Task instructions.
Copy out the lines of the records below, and only those lines, from the one with "[global_route] vias in" through the one with "[detailed_routing] number of design-rule", exactly as they appear.

Task input.
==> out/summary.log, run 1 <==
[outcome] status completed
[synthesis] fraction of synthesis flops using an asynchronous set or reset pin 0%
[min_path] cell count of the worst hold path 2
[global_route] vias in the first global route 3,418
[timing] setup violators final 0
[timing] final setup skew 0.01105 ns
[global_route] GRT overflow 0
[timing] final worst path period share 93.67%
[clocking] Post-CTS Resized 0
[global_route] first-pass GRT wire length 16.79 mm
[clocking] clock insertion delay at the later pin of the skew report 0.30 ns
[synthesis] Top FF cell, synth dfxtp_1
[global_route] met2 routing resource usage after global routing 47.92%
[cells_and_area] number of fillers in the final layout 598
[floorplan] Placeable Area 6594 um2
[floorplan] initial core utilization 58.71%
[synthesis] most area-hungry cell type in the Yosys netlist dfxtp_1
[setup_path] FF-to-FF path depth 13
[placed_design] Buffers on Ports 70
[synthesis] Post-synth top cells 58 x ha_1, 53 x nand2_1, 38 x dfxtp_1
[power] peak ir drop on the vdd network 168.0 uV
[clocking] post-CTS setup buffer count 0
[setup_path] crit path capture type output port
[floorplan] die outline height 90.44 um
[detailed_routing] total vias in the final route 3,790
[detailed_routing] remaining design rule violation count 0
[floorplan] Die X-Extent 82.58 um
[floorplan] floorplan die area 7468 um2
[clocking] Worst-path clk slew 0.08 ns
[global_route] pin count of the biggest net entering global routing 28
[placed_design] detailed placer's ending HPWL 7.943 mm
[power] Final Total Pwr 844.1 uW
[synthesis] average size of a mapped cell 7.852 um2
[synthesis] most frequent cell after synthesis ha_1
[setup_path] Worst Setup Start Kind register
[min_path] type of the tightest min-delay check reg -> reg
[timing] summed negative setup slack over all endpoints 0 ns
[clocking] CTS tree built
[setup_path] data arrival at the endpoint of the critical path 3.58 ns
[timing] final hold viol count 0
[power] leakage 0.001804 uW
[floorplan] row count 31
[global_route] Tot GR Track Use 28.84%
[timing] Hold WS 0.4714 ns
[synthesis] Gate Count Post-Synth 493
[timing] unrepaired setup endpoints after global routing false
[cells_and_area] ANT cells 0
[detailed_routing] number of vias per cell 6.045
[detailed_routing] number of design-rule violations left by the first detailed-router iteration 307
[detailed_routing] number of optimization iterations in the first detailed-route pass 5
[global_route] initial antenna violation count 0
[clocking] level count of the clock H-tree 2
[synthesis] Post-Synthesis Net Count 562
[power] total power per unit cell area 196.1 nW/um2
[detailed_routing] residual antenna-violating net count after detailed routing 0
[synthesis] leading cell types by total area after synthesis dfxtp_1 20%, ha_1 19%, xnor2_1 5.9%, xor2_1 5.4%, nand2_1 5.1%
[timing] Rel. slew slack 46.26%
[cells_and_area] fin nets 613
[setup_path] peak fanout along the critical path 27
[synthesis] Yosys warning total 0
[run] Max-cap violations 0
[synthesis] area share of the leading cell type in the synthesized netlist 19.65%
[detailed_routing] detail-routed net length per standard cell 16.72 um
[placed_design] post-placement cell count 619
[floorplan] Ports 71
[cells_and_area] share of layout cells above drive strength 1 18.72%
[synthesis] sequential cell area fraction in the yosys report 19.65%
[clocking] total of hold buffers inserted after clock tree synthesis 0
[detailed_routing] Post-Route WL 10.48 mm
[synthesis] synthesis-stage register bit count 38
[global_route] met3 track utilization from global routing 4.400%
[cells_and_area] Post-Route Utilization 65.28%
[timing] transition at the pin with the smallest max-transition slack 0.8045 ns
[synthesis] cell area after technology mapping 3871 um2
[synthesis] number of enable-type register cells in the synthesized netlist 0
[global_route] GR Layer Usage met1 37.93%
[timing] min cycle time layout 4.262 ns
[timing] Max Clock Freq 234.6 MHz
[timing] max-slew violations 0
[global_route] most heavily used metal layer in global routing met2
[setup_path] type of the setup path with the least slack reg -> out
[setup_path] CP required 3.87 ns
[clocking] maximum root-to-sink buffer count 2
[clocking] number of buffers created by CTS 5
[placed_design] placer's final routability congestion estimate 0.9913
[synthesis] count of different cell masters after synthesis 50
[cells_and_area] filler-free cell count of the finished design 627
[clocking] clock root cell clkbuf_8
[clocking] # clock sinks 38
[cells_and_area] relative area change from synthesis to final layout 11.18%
[src/rtl/sio_stat_pkg.sv]
package sio_stat_pkg;

    typedef enum logic [1:0] {
        SUB_NORMAL = 2'b00,
        SUB_ECHO   = 2'b01,
        SUB_LOCAL  = 2'b10,
        SUB_REMOTE = 2'b11
    } submode_e;

    localparam int STAT_W     = 8;
    localparam int BIT_DSR    = 7;
    localparam int BIT_DCD    = 6;
    localparam int BIT_FE_SYN = 5;
    localparam int BIT_OVR    = 4;
    localparam int BIT_PE_DLE = 3;
    localparam int BIT_EMT    = 2;
    localparam int BIT_RXRDY  = 1;
    localparam int BIT_TXRDY  = 0;

endpackage
[config.mk]
export PLATFORM = sky130hd
export DESIGN_NAME = bus_cycle_seq
export DESIGN_NICKNAME = d
export VERILOG_FILES = /design/src/rtl/bseq_pkg.sv /design/src/rtl/bseq_tstate.sv /design/src/rtl/bseq_halfphase.sv /design/src/rtl/bseq_refresh.sv /design/src/rtl/bseq_strobes.sv /design/src/rtl/bus_cycle_seq.sv
export SDC_FILE = /design/constraint.sdc
export NUM_CORES = 1
export LEC_CHECK = 0
export ABC_AREA = 1
export BUFFER_PORTS_ARGS = -buffer_cell sky130_fd_sc_hd__clkbuf_2
export CAP_MARGIN = 20
export CORE_MARGIN = 4
export CORE_UTILIZATION = 45
export CTS_CLUSTER_SIZE = 14
export DETAILED_ROUTE_END_ITERATION = 10
export PLACE_DENSITY_LB_ADDON = 0.3
export REMOVE_ABC_BUFFERS = 1
export SLEW_MARGIN = 40
export SYNTH_ARGS = -nofsm -noshare
export SYNTH_HDL_FRONTEND = slang
export SYNTH_SLANG_ARGS = --single-unit
[constraint.sdc]
create_clock -name clk -period 1.25 [get_ports clk]
set_input_delay 0.25 -clock clk [delete_from_list [all_inputs] [get_ports clk]]
set_output_delay 0.25 -clock clk [all_outputs]
set_load 0.05 [all_outputs]
[src/rtl/bseq_pkg.sv]
package bseq_pkg;

    typedef enum logic [1:0] {
        CYC_NONE  = 2'b00,
        CYC_FETCH = 2'b01,
        CYC_READ  = 2'b10,
        CYC_WRITE = 2'b11
    } cyc_kind_e;

    typedef enum logic [2:0] {
        TS_IDLE = 3'd0,
        TS_1    = 3'd1,
        TS_2    = 3'd2,
        TS_3    = 3'd3,
        TS_4    = 3'd4
    } tstate_e;

    typedef struct packed {
        cyc_kind_e kind;
        tstate_e   ts;
    } phase_t;

    localparam phase_t PHASE_IDLE = '{kind: CYC_NONE, ts: TS_IDLE};

    function automatic tstate_e final_ts(cyc_kind_e k);
        return (k == CYC_FETCH) ? TS_4 : TS_3;
    endfunction

    function automatic logic can_accept(phase_t p);
        return (p.ts == TS_IDLE) || (p.ts == final_ts(p.kind));
    endfunction

    function automatic tstate_e step_ts(tstate_e t);
        case (t)
            TS_1:    return TS_2;
            TS_2:    return TS_3;
            TS_3:    return TS_4;
            default: return TS_IDLE;
        endcase
    endfunction

endpackage

[src/rtl/bseq_tstate.sv]
module bseq_tstate
    import bseq_pkg::*;
#(
    parameter int ADDR_W = 16,
    parameter int DATA_W = 8
) (
    input  logic              clk,
    input  logic              rst,
    input  logic [1:0]        req_kind,
    input  logic [ADDR_W-1:0] req_addr,
    input  logic [DATA_W-1:0] req_wdata,
    output phase_t            ph,
    output logic [ADDR_W-1:0] addr_q,
    output logic [DATA_W-1:0] wdata_q
);

    cyc_kind_e req_k;
    assign req_k = cyc_kind_e'(req_kind);

    always_ff @(posedge clk) begin
        if (rst) begin
            ph      <= PHASE_IDLE;
            addr_q  <= '0;
            wdata_q <= '0;
        end else if (can_accept(ph)) begin
            if (req_k != CYC_NONE) begin
                ph      <= '{kind: req_k, ts: TS_1};
                addr_q  <= req_addr;
                wdata_q <= req_wdata;
            end else begin
                ph <= PHASE_IDLE;
            end
        end else begin
            ph.ts <= step_ts(ph.ts);
        end
    end

endmodule

[src/rtl/bseq_halfphase.sv]
module bseq_halfphase
    import bseq_pkg::*;
(
    input  logic   clk,
    input  logic   rst,
    input  phase_t ph,
    output phase_t ph_fall
);

    always_ff @(negedge clk) begin
        if (rst) ph_fall <= PHASE_IDLE;
        else     ph_fall <= ph;
    end

endmodule

[src/rtl/bseq_refresh.sv]
module bseq_refresh
    import bseq_pkg::*;
#(
    parameter int RFSH_W = 7
) (
    input  logic              clk,
    input  logic              rst,
    input  phase_t            ph,
    output logic [RFSH_W-1:0] row
);

    logic refresh_done;
    assign refresh_done = (ph.kind == CYC_FETCH) && (ph.ts == TS_4);

    always_ff @(posedge clk) begin
        if (rst)               row <= '0;
        else if (refresh_done) row <= row + RFSH_W'(1);
    end

endmodule

[src/rtl/bseq_strobes.sv]
module bseq_strobes
    import bseq_pkg::*;
(
    input  phase_t ph,
    input  phase_t ph_fall,
    output logic   mem_req_n,
    output logic   rd_n,
    output logic   wr_n,
    output logic   fetch_n,
    output logic   refresh_n,
    output logic   sample_stb,
    output logic   wr_data_oe
);

    logic is_fetch, is_read, is_write, early_t1;
    logic fetch_access, data_window, refresh_req;

    always_comb begin
        is_fetch = (ph.kind == CYC_FETCH);
        is_read  = (ph.kind == CYC_READ);
        is_write = (ph.kind == CYC_WRITE);
        // T1 before its falling edge: the falling-edge copy still holds the previous phase
        early_t1 = (ph.ts == TS_1) && (ph_fall.ts != TS_1);

        fetch_access = is_fetch &&
                       (((ph.ts == TS_1) && !early_t1) || (ph.ts == TS_2));
        data_window  = (is_read || is_write) &&
                       (((ph.ts == TS_1) && !early_t1) ||
                        (ph.ts == TS_2) || (ph.ts == TS_3));
        refresh_req  = is_fetch && (ph_fall.kind == CYC_FETCH) &&
                       (ph_fall.ts == TS_3) &&
                       ((ph.ts == TS_3) || (ph.ts == TS_4));

        mem_req_n  = !(fetch_access || data_window || refresh_req);
        rd_n       = !(fetch_access || (data_window && is_read));
        wr_n       = !(data_window && is_write);
        fetch_n    = !(is_fetch && ((ph.ts == TS_1) || (ph.ts == TS_2)));
        refresh_n  = !(is_fetch && ((ph.ts == TS_3) || (ph.ts == TS_4)));
        sample_stb = (is_fetch && (ph.ts == TS_2)) || (is_read && (ph.ts == TS_3));
        wr_data_oe = is_write && (ph.ts != TS_IDLE);
    end

endmodule

[src/rtl/bus_cycle_seq.sv]
module bus_cycle_seq
    import bseq_pkg::*;
#(
    parameter int ADDR_W = 16,
    parameter int DATA_W = 8,
    parameter int RFSH_W = 7
) (
    input  logic              clk,
    input  logic              rst,
    input  logic [1:0]        req_kind,
    input  logic [ADDR_W-1:0] req_addr,
    input  logic [DATA_W-1:0] req_wdata,
    output logic              mem_req_n,
    output logic              rd_n,
    output logic              wr_n,
    output logic              fetch_n,
    output logic              refresh_n,
    output logic [RFSH_W-1:0] rfsh_addr,
    output logic [ADDR_W-1:0] bus_addr,
    output logic [DATA_W-1:0] wr_data,
    output logic              wr_data_oe,
    output logic              sample_stb
);

    phase_t ph, ph_fall;

    bseq_tstate #(.ADDR_W(ADDR_W), .DATA_W(DATA_W)) u_tstate (
        .clk       (clk),
        .rst       (rst),
        .req_kind  (req_kind),
        .req_addr  (req_addr),
        .req_wdata (req_wdata),
        .ph        (ph),
        .addr_q    (bus_addr),
        .wdata_q   (wr_data)
    );

    bseq_halfphase u_half (
        .clk     (clk),
        .rst     (rst),
        .ph      (ph),
        .ph_fall (ph_fall)
    );

    bseq_refresh #(.RFSH_W(RFSH_W)) u_rfsh (
        .clk (clk),
        .rst (rst),
        .ph  (ph),
        .row (rfsh_addr)
    );

    bseq_strobes u_strb (
        .ph         (ph),
        .ph_fall    (ph_fall),
        .mem_req_n  (mem_req_n),
        .rd_n       (rd_n),
        .wr_n       (wr_n),
        .fetch_n    (fetch_n),
        .refresh_n  (refresh_n),
        .sample_stb (sample_stb),
        .wr_data_oe (wr_data_oe)
    );

endmodule
--- src/rtl/intc_pkg.sv ---
package intc_pkg;

    typedef enum logic {
        DIR_DOWN = 1'b0,
        DIR_UP   = 1'b1
    } dir_e;

    typedef struct packed {
        logic hit;
        dir_e dir;
    } adj_t;

    function automatic logic count_full(input int cnt, input int max);
        return cnt == max;
    endfunction

endpackage

--- src/rtl/intc_chain_walk.sv ---
module intc_chain_walk #(
    parameter int NUM_SRC = 8,
    parameter int IDW     = 3,
    parameter int VEC_W   = 12,
    parameter int CNT_W   = 2,
    parameter logic [NUM_SRC*VEC_W-1:0] VEC_TABLE  = '0,
    parameter logic [NUM_SRC*CNT_W-1:0] MAX_TABLE  = '0,
    parameter logic [NUM_SRC*IDW-1:0]   LINK_TABLE = '0
) (
    input  logic               ev_valid,
    input  logic [IDW-1:0]     ev_id,
    input  logic               ev_group,
    output logic [NUM_SRC-1:0] hit
);
    logic [IDW-1:0]   cur;
    logic             go;
    logic             grp;
    logic [VEC_W-1:0] vec;
    logic [CNT_W-1:0] mx;
    logic [IDW-1:0]   lnk;

    always_comb begin
        hit = '0;
        cur = ev_id;
        go  = ev_valid && (ev_id != '0);
        grp = ev_group;
        vec = '0;
        mx  = '0;
        lnk = '0;
        for (int step = 0; step < NUM_SRC; step++) begin
            if (go) begin
                vec = VEC_TABLE[int'(cur)*VEC_W +: VEC_W];
                mx  = MAX_TABLE[int'(cur)*CNT_W +: CNT_W];
                lnk = LINK_TABLE[int'(cur)*IDW +: IDW];
                if ((lnk == '0) && ((mx == '0) || (vec == '0))) begin
                    go = 1'b0;
                end else begin
                    if (vec != '0) hit[cur] = 1'b1;
                    if ((grp || (vec == '0)) && (lnk != '0)) begin
                        cur = lnk;
                        grp = 1'b1;
                    end else begin
                        go = 1'b0;
                    end
                end
            end
        end
    end
endmodule
`config.mk`:
```
export PLATFORM = sky130hd
export DESIGN_NAME = dma_eot_ctrl
export DESIGN_NICKNAME = d
export VERILOG_FILES = /design/src/rtl/dma_eot_pkg.sv /design/src/rtl/dma_eot_count.sv /design/src/rtl/dma_eot_addr.sv /design/src/rtl/dma_eot_sync.sv /design/src/rtl/dma_eot_fsm.sv /design/src/rtl/dma_eot_ctrl.sv
export SDC_FILE = /design/constraint.sdc
export NUM_CORES = 1
export LEC_CHECK = 0
export BUFFER_PORTS_ARGS = -buffer_cell sky130_fd_sc_hd__buf_2
export CORE_MARGIN = 10
export CORE_UTILIZATION = 55
export DETAILED_ROUTE_END_ITERATION = 6
export GPL_TIMING_DRIVEN = 0
export PLACE_DENSITY = 0.94
export SYNTH_ARGS = -nofsm -noshare
export SYNTH_HDL_FRONTEND = slang
export SYNTH_SLANG_ARGS = --single-unit
```
`constraint.sdc`:
```
create_clock -name clk -period 5.7 [get_ports clk]
set_input_delay 0.57 -clock clk [delete_from_list [all_inputs] [get_ports clk]]
set_output_delay 0.57 -clock clk [all_outputs]
set_load 0.005 [all_outputs]
```
`config.mk`:
```
export PLATFORM = sky130hd
export DESIGN_NAME = fp_jam_ctrl
export DESIGN_NICKNAME = d
export VERILOG_FILES = /design/src/rtl/fp_jam_pkg.sv /design/src/rtl/fp_press_edge.sv /design/src/rtl/fp_jam_seq.sv /design/src/rtl/fp_cycle_gate.sv /design/src/rtl/fp_jam_ctrl.sv
export SDC_FILE = /design/constraint.sdc
export NUM_CORES = 1
export LEC_CHECK = 0
export BUFFER_PORTS_ARGS = -buffer_cell sky130_fd_sc_hd__buf_2
export CORE_MARGIN = 1
export CORE_UTILIZATION = 30
export DETAILED_ROUTE_END_ITERATION = 12
export GPL_TIMING_DRIVEN = 0
export REMOVE_ABC_BUFFERS = 1
export SETUP_SLACK_MARGIN = 0.02
export SLEW_MARGIN = 40
export SYNTH_ARGS = -nofsm -noshare
export SYNTH_HDL_FRONTEND = slang
export SYNTH_HIERARCHICAL = 1
export SYNTH_SLANG_ARGS = --single-unit
```
`constraint.sdc`:
```
create_clock -name clk -period 2.36 [get_ports clk]
set_input_delay 0.472 -clock clk [delete_from_list [all_inputs] [get_ports clk]]
set_output_delay 0.472 -clock clk [all_outputs]
set_load 0.01 [all_outputs]
```
==> src/rtl/dbsh_stage.sv <==
module dbsh_stage #(
   parameter int unsigned WIDTH = 8
) (
   input  logic             clk,
   input  logic             rst_n,
   input  logic             load,
   input  logic             shift,
   input  logic [WIDTH-1:0] ld_data,
   input  logic             ser_bit,
   output logic [WIDTH-1:0] q
);

   if (WIDTH < 2) begin : g_width_bad
      $error("dbsh_stage: WIDTH must be at least 2");
   end

   always_ff @(posedge clk or negedge rst_n) begin
      if (!rst_n) begin
         q <= '0;
      end else if (load) begin
         q <= ld_data;
      end else if (shift) begin
         q <= {ser_bit, q[WIDTH-1:1]};
      end
   end

   // load and shift come from separate slot selects in the top
   assert_ctl_exclusive_R3: assert property (@(posedge clk) disable iff (!rst_n)
      !(load && shift));

endmodule

==> src/rtl/dbsh_bitcount.sv <==
module dbsh_bitcount #(
   parameter int unsigned WIDTH = 8,
   localparam int unsigned CW = (WIDTH > 1) ? $clog2(WIDTH) : 1
) (
   input  logic          clk,
   input  logic          rst_n,
   input  logic          step,
   output logic [CW-1:0] cnt,
   output logic          done
);

   localparam logic [CW-1:0] LAST = CW'(WIDTH - 1);

   assign done = step && (cnt == LAST);

   always_ff @(posedge clk or negedge rst_n) begin
      if (!rst_n) begin
         cnt <= '0;
      end else if (step) begin
         cnt <= (cnt == LAST) ? '0 : cnt + CW'(1);
      end
   end

   assert_count_advance_R3: assert property (@(posedge clk) disable iff (!rst_n)
      (step && cnt != LAST) |=> (cnt == $past(cnt) + CW'(1)));

   assert_count_wrap_R4: assert property (@(posedge clk) disable iff (!rst_n)
      done |=> (cnt == '0));

endmodule

==> src/rtl/dbsh_occupancy.sv <==
module dbsh_occupancy (
   input  logic       clk,
   input  logic       rst_n,
   input  logic       fill_req,
   input  logic       drain_req,
   output logic [1:0] occ,
   output logic       fill_ptr,
   output logic       drain_ptr,
   output logic       full,
   output logic       empty
);

   logic fill_ok;
   logic drain_ok;

   assign full     = &occ;
   assign empty    = ~|occ;
   assign fill_ok  = fill_req && !full;
   assign drain_ok = drain_req && !empty;

   always_ff @(posedge clk or negedge rst_n) begin
      if (!rst_n) begin
         occ       <= '0;
         fill_ptr  <= 1'b0;
         drain_ptr <= 1'b0;
      end else begin
         if (fill_ok) begin
            occ[fill_ptr] <= 1'b1;
            fill_ptr      <= ~fill_ptr;
         end
         if (drain_ok) begin
            occ[drain_ptr] <= 1'b0;
            drain_ptr      <= ~drain_ptr;
         end
      end
   end

   assert_fill_blocked_R6: assert property (@(posedge clk) disable iff (!rst_n)
      (fill_req && full && !drain_req) |=> (occ == $past(occ)));

   assert_drain_blocked_R9: assert property (@(posedge clk) disable iff (!rst_n)
      (drain_req && empty && !fill_req) |=> (occ == $past(occ)));

   assert_count_up_R2: assert property (@(posedge clk) disable iff (!rst_n)
      (fill_req && !full && !drain_req) |=>
         ($countones(occ) == $past($countones(occ)) + 1));

endmodule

Response.
[global_route] vias in the first global route 3,418
[timing] setup violators final 0
[timing] final setup skew 0.01105 ns
[global_route] GRT overflow 0
[timing] final worst path period share 93.67%
[clocking] Post-CTS Resized 0
[global_route] first-pass GRT wire length 16.79 mm
[clocking] clock insertion delay at the later pin of the skew report 0.30 ns
[synthesis] Top FF cell, synth dfxtp_1
[global_route] met2 routing resource usage after global routing 47.92%
[cells_and_area] number of fillers in the final layout 598
[floorplan] Placeable Area 6594 um2
[floorplan] initial core utilization 58.71%
[synthesis] most area-hungry cell type in the Yosys netlist dfxtp_1
[setup_path] FF-to-FF path depth 13
[placed_design] Buffers on Ports 70
[synthesis] Post-synth top cells 58 x ha_1, 53 x nand2_1, 38 x dfxtp_1
[power] peak ir drop on the vdd network 168.0 uV
[clocking] post-CTS setup buffer count 0
[setup_path] crit path capture type output port
[floorplan] die outline height 90.44 um
[detailed_routing] total vias in the final route 3,790
[detailed_routing] remaining design rule violation count 0
[floorplan] Die X-Extent 82.58 um
[floorplan] floorplan die area 7468 um2
[clocking] Worst-path clk slew 0.08 ns
[global_route] pin count of the biggest net entering global routing 28
[placed_design] detailed placer's ending HPWL 7.943 mm
[power] Final Total Pwr 844.1 uW
[synthesis] average size of a mapped cell 7.852 um2
[synthesis] most frequent cell after synthesis ha_1
[setup_path] Worst Setup Start Kind register
[min_path] type of the tightest min-delay check reg -> reg
[timing] summed negative setup slack over all endpoints 0 ns
[clocking] CTS tree built
[setup_path] data arrival at the endpoint of the critical path 3.58 ns
[timing] final hold viol count 0
[power] leakage 0.001804 uW
[floorplan] row count 31
[global_route] Tot GR Track Use 28.84%
[timing] Hold WS 0.4714 ns
[synthesis] Gate Count Post-Synth 493
[timing] unrepaired setup endpoints after global routing false
[cells_and_area] ANT cells 0
[detailed_routing] number of vias per cell 6.045
[detailed_routing] number of design-rule violations left by the first detailed-router iteration 307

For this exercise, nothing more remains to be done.